To do
Begin at the line containing "grt_pass1_vias 11000 \" in the entries below and end at the line containing "synth_edf_count 12 \"; transcribe that range exactly and nothing outside it.

Data for this exercise
>>>

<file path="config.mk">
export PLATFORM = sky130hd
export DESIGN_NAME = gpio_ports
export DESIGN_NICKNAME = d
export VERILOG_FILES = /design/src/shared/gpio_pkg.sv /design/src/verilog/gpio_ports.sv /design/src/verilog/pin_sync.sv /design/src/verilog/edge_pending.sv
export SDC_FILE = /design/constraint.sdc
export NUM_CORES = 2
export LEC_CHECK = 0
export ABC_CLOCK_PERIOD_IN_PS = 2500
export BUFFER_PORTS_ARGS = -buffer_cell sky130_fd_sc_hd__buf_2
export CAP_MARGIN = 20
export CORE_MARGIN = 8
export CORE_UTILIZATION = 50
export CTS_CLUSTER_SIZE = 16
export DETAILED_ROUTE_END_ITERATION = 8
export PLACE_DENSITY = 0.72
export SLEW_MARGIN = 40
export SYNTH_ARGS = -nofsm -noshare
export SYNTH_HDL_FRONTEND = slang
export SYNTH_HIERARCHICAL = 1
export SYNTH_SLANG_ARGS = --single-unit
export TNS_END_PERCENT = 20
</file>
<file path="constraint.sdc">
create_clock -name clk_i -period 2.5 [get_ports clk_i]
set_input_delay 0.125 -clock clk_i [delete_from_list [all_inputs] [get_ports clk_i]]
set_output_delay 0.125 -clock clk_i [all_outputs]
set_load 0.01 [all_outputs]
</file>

<<<
>>>

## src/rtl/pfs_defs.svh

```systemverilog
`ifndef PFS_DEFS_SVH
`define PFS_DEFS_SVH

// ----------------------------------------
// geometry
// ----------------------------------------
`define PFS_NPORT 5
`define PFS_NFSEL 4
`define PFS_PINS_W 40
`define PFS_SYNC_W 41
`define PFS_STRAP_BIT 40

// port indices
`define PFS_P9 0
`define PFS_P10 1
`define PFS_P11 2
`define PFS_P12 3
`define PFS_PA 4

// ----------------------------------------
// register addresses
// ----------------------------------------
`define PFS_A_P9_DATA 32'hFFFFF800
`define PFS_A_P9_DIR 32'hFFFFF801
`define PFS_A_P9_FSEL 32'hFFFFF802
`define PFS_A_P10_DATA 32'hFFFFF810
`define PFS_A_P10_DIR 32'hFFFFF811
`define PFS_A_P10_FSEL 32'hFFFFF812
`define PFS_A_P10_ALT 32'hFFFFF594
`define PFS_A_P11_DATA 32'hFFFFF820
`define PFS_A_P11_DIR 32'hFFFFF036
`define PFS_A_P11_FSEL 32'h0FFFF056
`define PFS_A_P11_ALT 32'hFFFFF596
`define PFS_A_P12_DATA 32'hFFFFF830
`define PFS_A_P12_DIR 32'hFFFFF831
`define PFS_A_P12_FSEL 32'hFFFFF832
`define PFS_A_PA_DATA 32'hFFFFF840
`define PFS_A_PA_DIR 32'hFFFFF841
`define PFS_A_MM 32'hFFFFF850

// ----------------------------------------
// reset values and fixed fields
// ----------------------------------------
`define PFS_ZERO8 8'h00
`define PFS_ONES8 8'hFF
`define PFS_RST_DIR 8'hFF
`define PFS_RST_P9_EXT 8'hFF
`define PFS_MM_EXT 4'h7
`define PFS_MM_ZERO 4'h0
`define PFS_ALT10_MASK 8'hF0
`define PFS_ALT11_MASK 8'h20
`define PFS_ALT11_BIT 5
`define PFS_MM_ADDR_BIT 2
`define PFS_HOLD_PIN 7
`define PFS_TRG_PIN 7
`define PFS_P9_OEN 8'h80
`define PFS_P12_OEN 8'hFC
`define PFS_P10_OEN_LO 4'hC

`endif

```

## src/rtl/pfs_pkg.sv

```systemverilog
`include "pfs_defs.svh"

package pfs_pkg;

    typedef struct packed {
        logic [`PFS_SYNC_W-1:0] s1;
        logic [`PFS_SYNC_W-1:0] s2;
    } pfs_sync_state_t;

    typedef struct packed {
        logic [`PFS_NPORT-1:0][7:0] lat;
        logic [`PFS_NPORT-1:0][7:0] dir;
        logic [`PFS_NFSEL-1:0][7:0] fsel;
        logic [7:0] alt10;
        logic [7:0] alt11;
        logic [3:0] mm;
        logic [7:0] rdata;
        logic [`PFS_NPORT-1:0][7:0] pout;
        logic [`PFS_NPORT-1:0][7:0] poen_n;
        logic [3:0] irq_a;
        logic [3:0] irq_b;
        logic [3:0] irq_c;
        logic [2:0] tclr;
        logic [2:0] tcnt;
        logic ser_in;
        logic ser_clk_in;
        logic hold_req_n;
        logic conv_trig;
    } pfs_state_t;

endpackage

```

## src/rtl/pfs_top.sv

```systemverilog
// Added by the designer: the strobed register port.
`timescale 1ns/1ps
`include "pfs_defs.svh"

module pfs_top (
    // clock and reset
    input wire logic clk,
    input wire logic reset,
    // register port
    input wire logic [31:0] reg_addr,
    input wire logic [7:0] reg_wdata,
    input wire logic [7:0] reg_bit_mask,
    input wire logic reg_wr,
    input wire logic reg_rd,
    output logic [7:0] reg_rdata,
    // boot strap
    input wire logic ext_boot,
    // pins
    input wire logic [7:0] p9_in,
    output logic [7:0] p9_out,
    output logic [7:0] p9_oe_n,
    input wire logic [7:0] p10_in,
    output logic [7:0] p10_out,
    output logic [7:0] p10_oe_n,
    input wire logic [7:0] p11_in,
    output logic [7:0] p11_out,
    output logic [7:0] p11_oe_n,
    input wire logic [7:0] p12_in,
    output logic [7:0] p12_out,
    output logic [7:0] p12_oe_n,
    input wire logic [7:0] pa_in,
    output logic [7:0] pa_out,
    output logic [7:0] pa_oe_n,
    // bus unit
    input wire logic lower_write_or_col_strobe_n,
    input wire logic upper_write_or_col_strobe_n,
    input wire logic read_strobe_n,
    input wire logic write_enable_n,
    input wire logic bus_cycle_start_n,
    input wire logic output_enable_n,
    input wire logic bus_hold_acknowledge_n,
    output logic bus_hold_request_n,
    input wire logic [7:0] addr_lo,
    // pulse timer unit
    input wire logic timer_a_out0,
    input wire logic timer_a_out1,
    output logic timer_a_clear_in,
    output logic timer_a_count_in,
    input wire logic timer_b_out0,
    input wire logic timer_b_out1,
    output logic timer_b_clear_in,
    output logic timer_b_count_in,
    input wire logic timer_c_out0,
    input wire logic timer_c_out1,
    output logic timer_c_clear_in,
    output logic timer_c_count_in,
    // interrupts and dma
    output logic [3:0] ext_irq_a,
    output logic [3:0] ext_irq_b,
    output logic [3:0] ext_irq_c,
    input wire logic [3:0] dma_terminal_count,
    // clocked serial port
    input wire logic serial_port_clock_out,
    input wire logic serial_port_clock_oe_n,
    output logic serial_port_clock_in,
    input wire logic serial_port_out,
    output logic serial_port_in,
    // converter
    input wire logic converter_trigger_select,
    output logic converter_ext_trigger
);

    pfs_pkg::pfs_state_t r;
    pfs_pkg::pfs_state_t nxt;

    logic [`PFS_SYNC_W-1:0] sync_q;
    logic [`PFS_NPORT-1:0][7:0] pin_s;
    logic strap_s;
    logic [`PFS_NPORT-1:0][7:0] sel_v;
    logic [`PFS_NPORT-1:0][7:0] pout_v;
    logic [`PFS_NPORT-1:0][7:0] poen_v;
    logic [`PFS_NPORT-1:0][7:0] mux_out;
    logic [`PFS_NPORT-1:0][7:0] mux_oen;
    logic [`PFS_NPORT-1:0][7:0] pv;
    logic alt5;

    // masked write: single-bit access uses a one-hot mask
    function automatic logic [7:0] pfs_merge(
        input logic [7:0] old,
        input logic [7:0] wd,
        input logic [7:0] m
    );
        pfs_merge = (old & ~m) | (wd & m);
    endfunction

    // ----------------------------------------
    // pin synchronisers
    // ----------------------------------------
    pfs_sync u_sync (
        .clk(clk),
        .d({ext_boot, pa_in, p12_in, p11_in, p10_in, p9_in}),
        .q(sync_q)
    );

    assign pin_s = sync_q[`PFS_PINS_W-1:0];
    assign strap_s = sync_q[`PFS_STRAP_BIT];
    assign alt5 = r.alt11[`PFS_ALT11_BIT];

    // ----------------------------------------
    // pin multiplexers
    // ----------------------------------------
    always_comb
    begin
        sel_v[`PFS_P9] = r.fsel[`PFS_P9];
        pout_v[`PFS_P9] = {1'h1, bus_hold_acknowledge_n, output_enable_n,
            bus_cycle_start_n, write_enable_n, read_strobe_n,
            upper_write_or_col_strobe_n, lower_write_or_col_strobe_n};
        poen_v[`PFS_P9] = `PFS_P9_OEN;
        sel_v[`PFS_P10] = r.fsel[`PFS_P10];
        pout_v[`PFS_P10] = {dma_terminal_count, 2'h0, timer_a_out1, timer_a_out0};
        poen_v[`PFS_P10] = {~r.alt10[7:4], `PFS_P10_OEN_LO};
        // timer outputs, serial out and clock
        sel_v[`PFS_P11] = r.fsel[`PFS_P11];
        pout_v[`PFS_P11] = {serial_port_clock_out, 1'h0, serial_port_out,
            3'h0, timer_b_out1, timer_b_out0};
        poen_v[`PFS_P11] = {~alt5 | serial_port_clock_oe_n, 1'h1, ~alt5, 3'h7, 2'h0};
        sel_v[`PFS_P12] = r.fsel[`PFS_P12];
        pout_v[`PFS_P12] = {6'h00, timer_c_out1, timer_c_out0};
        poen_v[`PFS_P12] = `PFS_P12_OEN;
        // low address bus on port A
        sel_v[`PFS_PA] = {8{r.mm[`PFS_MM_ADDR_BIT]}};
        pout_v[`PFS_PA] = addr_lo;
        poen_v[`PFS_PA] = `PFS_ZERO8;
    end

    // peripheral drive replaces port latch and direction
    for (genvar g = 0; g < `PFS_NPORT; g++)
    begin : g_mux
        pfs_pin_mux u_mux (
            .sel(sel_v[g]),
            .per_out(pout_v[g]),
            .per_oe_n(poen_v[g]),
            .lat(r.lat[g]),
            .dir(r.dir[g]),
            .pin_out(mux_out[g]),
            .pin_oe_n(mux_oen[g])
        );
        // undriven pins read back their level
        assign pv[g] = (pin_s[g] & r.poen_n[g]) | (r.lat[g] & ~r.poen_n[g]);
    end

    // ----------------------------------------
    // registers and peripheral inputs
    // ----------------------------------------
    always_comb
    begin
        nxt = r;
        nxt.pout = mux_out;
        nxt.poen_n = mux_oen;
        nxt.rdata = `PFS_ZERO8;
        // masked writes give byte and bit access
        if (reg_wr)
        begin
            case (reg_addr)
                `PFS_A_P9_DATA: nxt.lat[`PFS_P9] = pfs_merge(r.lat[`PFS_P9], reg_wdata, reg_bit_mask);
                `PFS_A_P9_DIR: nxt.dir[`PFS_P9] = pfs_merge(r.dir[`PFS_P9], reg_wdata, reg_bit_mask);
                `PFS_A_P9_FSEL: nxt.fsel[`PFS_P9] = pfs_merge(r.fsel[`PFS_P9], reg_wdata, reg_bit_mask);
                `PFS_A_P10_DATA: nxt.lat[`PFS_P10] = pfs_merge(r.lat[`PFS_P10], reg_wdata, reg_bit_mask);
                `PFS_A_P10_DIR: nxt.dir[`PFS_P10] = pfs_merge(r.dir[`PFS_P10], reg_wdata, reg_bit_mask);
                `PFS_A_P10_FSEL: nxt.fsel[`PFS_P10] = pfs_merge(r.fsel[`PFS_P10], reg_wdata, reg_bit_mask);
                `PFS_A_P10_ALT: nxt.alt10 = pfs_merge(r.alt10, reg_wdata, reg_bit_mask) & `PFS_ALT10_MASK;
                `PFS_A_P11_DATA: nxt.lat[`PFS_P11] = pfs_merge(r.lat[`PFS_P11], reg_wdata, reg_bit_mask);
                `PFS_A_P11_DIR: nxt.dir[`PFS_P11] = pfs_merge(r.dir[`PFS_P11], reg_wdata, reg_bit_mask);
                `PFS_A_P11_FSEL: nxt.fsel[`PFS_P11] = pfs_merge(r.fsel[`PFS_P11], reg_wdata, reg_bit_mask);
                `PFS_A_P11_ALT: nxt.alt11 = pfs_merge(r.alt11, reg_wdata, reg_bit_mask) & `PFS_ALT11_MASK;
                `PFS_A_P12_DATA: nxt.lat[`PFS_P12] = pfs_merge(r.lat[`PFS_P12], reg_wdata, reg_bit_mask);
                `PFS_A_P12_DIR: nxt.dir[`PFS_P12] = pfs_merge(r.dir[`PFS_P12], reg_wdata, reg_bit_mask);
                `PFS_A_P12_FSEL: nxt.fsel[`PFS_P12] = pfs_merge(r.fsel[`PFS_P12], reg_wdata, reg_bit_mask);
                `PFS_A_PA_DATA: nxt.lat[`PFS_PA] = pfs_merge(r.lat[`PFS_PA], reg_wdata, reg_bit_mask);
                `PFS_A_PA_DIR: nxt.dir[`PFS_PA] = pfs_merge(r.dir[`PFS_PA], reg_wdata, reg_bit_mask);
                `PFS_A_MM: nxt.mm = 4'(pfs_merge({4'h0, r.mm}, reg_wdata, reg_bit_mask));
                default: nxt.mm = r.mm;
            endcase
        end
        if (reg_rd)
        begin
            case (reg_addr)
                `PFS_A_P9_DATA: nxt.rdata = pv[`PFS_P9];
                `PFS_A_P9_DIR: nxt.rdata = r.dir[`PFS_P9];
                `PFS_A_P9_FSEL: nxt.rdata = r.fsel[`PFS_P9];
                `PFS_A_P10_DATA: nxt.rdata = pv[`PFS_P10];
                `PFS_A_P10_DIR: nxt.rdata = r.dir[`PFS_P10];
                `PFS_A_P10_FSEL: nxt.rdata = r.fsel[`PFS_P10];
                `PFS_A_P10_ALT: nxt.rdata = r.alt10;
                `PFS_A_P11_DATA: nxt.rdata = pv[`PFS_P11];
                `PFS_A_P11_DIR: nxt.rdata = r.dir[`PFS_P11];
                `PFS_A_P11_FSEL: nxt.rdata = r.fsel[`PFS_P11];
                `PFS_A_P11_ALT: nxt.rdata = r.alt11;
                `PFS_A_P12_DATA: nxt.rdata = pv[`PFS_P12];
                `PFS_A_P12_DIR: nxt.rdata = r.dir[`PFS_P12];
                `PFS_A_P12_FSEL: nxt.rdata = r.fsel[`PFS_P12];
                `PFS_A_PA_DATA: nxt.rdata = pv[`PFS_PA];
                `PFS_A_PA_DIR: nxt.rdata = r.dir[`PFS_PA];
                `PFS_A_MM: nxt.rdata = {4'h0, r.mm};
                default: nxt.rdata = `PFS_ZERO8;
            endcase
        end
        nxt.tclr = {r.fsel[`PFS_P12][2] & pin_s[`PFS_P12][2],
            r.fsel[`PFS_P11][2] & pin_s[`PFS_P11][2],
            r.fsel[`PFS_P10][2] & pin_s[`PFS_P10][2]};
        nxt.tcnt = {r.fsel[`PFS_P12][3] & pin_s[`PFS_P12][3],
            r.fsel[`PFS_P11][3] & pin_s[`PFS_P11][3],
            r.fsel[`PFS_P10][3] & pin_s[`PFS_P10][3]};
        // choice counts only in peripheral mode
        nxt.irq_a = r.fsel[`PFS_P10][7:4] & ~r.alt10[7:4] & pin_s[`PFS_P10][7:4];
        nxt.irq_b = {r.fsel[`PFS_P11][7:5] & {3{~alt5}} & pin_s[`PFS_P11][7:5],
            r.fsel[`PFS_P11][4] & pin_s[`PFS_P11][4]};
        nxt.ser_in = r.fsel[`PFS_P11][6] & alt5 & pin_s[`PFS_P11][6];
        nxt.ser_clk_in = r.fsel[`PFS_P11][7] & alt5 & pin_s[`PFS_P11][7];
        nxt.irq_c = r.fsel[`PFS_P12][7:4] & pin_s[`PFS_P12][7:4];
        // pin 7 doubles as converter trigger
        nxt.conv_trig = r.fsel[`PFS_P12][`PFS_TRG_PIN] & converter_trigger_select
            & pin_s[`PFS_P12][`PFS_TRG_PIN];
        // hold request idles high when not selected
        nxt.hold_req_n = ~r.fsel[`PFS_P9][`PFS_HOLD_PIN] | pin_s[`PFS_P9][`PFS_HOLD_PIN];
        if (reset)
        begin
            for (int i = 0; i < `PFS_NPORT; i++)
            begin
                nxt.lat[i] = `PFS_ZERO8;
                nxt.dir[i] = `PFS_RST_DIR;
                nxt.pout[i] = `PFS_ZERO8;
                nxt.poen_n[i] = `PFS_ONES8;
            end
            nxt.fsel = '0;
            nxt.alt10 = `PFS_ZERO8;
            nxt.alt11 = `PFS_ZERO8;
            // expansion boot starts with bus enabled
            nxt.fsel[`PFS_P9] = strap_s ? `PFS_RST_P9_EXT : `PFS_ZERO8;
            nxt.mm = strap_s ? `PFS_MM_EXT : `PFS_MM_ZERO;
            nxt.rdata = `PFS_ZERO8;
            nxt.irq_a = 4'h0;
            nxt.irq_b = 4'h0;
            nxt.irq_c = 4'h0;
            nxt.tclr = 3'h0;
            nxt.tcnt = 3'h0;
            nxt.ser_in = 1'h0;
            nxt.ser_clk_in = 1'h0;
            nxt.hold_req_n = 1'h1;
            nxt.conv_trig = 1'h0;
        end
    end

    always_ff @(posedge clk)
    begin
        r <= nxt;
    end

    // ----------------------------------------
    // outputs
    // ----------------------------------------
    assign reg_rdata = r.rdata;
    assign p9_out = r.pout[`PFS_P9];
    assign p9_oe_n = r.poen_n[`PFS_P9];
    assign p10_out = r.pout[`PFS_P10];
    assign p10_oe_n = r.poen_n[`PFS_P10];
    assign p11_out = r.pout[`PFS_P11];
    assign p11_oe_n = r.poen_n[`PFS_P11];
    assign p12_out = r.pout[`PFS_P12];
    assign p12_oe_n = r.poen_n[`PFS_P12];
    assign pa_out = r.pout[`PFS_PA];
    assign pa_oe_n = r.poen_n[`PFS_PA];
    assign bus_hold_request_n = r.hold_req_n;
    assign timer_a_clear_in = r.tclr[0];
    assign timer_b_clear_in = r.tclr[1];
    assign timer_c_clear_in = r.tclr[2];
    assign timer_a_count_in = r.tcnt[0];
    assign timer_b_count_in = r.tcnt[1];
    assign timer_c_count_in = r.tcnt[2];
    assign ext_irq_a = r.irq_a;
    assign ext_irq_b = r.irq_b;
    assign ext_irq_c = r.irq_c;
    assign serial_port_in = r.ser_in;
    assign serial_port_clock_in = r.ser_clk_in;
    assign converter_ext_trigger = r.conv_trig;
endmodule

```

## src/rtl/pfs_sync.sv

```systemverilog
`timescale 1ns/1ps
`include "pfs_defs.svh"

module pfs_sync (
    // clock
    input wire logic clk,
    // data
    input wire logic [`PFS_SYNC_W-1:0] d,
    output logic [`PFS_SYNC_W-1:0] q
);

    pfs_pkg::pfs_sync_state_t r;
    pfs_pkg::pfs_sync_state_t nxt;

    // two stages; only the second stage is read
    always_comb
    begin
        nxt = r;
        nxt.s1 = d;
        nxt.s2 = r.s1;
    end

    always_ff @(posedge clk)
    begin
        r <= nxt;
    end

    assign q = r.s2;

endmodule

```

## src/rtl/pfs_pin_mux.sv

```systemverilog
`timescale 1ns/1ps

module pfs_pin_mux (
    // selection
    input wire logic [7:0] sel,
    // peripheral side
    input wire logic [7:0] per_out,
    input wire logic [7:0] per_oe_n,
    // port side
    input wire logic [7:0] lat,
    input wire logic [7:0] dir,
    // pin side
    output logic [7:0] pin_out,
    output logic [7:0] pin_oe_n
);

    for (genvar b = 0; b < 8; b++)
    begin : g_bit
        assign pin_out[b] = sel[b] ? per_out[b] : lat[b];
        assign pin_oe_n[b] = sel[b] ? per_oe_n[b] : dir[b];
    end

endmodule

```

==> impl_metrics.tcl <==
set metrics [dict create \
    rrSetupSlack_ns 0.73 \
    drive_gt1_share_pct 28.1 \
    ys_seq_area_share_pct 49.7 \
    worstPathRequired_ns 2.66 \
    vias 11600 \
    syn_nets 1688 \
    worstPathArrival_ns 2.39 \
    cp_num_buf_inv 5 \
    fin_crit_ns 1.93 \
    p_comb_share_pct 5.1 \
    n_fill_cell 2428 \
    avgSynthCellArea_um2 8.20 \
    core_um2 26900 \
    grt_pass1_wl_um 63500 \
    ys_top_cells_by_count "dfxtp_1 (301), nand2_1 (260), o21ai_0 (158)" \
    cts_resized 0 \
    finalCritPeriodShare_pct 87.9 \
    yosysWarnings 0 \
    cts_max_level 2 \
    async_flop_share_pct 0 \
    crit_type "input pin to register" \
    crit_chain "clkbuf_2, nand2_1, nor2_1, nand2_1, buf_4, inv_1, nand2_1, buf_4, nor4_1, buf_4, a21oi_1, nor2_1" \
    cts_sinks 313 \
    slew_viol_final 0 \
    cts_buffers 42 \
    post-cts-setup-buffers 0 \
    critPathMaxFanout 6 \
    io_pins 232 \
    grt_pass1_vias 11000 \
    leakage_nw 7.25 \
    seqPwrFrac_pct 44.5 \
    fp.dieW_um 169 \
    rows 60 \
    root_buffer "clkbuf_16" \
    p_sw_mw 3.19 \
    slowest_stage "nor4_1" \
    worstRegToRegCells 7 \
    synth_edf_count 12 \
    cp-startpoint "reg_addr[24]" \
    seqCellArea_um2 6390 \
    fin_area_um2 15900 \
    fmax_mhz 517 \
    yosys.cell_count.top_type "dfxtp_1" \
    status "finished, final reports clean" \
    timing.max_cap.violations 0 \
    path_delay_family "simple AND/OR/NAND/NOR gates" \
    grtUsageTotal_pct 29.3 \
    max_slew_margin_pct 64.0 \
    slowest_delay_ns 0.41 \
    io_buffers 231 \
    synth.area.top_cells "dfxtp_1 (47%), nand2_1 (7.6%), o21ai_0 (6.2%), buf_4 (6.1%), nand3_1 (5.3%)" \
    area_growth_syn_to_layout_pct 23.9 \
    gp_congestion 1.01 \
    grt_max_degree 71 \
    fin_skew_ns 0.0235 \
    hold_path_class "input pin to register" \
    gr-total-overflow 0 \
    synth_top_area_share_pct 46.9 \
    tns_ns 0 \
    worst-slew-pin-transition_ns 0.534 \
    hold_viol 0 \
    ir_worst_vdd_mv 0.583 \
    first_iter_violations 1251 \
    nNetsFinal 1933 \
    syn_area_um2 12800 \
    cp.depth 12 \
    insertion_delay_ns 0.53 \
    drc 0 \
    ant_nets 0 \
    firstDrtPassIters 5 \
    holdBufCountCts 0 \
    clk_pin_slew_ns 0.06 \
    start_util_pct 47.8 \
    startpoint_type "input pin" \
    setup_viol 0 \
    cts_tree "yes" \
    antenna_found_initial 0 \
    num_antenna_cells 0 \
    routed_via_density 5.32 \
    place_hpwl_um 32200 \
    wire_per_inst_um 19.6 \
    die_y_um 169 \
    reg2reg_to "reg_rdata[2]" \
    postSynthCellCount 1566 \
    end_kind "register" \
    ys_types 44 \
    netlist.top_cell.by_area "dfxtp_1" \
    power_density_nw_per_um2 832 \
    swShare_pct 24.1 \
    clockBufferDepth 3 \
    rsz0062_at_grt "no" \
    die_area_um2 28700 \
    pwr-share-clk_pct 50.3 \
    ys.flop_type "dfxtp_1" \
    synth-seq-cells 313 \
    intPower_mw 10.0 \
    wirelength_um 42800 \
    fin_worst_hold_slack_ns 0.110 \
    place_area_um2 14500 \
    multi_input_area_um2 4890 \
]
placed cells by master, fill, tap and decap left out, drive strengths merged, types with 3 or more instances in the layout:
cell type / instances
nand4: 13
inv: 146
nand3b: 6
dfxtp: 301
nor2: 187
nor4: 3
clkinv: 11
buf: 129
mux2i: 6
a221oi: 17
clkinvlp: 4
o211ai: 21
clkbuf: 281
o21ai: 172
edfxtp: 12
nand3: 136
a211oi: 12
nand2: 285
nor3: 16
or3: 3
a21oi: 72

<<<

Result below
    grt_pass1_vias 11000 \
    leakage_nw 7.25 \
    seqPwrFrac_pct 44.5 \
    fp.dieW_um 169 \
    rows 60 \
    root_buffer "clkbuf_16" \
    p_sw_mw 3.19 \
    slowest_stage "nor4_1" \
    worstRegToRegCells 7 \
    synth_edf_count 12 \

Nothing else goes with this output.